Murray, a medical practioner and an anaesthetist by profession, has also had a lifelong interest in transport of all types, and for 16 years served as a medical consultant to the Air Transport Users’ Council which now comes under the wing (excuse the pun) of the Civil Aviation Authority.

He has a particular interest in passenger aircraft seating – thus the title of his presentation – and talked us through the history of air transport, from the earliest days when aircraft had just a few wicker chairs and tables in surroundings more akin to a cocktail lounge, to today’s sardine tin jumbo jets, or aluminium tubes as Murray described them, capable of carrying well over 500 passengers in cramped conditions (unless you can afford Business Class).

From this …

                                                                                                        … to this

The double-decker Airbus A380-800 is certified for up to 853 passengers (538 on the main deck and 315 on the upper), achievable with a one-class configuration, although Airbus themselves refer in their marketing material to a “comfortable three-class” 544-passenger configuration. However, the Emirates airline have squeezed in a further 71 seats to carry 615 passengers in two classes.

By comparison, the Boeing 247, produced from 1933 and regarded as the first modern airliner, carried just ten passengers and a flight attendant. Even the early de Haviland Comet 1 aircraft, the world’s first commercial jetliner which came into service in 1952, carried only 43 passengers,

Today it is, as Murray explained, a huge global business with around 5,000 aircraft carrying a staggering 700,000 passengers in the skies around the world at any one time. It is all about bums on seats, quite literally, and between 2018 and 2020 Boeing and Airbus between them are expected to purchase 3.4 million seats for new aircraft coming off the production line.

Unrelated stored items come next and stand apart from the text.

`config.mk`:
```
export PLATFORM = sky130hd
export DESIGN_NAME = ram_arbiter
export DESIGN_NICKNAME = d
export VERILOG_FILES = /design/src/rtl/ram_arbiter_pkg.sv /design/src/rtl/ram_arbiter_rr_pick2.sv /design/src/rtl/ram_arbiter.sv
export SDC_FILE = /design/constraint.sdc
export NUM_CORES = 1
export LEC_CHECK = 0
export CAP_MARGIN = 25
export CORE_MARGIN = 5
export CORE_UTILIZATION = 26
export DETAILED_ROUTE_END_ITERATION = 10
export PLACE_DENSITY = 0.79
export SLEW_MARGIN = 20
export SYNTH_ARGS = -nofsm -noshare
export SYNTH_HDL_FRONTEND = slang
export SYNTH_SLANG_ARGS = --single-unit
```
`constraint.sdc`:
```
create_clock -name clk -period 1.64 [get_ports clk]
set_input_delay 0.246 -clock clk [delete_from_list [all_inputs] [get_ports clk]]
set_output_delay 0.246 -clock clk [all_outputs]
set_load 0.02 [all_outputs]
```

And from this (the last airworthy Boeing 247) …

 

 

 

 

 

                                                                … to this (BA Airbus A380-800)

It is also a one-sided money making operation. As Murray said when he gave evidence to the House of Lords report on Air Travel and Health in 2002: “The passenger approaches the check-in desk more as a supplicant, rather than as a partner to an equal-sided contract.”

On the same theme, he told us: “Airlines want to pack as many people in as possible. The more people they can get on the aircraft, the more money they make, and by producing seats for the latest A380s which are 30 per cent lighter, they can save two tons in weight and thus make big savings on fuel.”

But seats also have to be built to a required safety standard and must be able to withstand 16 g (gravitational force) horizontally and vertically, which would have the effect of converting a weight of 10 stones into one ton.

There are also strict rules imposed by the CAA on the spacing of seats, with a minimum of 26 inches of knee to buttock length (British Airways currently allow 29 inches in Economy Class) and seven inches between the seat squab and the back of the seat in front.

There is no minimum width, though even a relatively generous size can have problems in these days of mounting obesity among passengers. Virgin Atlantic agreed a £13,000 settlement with a lady passenger who claimed she had been crushed and injured by an obese passenger in the adjacent seat.

Samoa has one of the world’s highest obesity rates at 74.6 per cent of the adult population, and Murray explained how their national airline, Samoa Air, became the first to charge passengers by weight, introducing an XL class – and a row of wider seats – for passengers weighing more than 20.4 stones.

A question and answer session at the end of the presentation brought the inevitable question: “Where is the safest place to sit on a plane?” Murray’s dry humour revealed itself when he replied: “There is no simple answer to that. But aircraft don’t usually back into things.”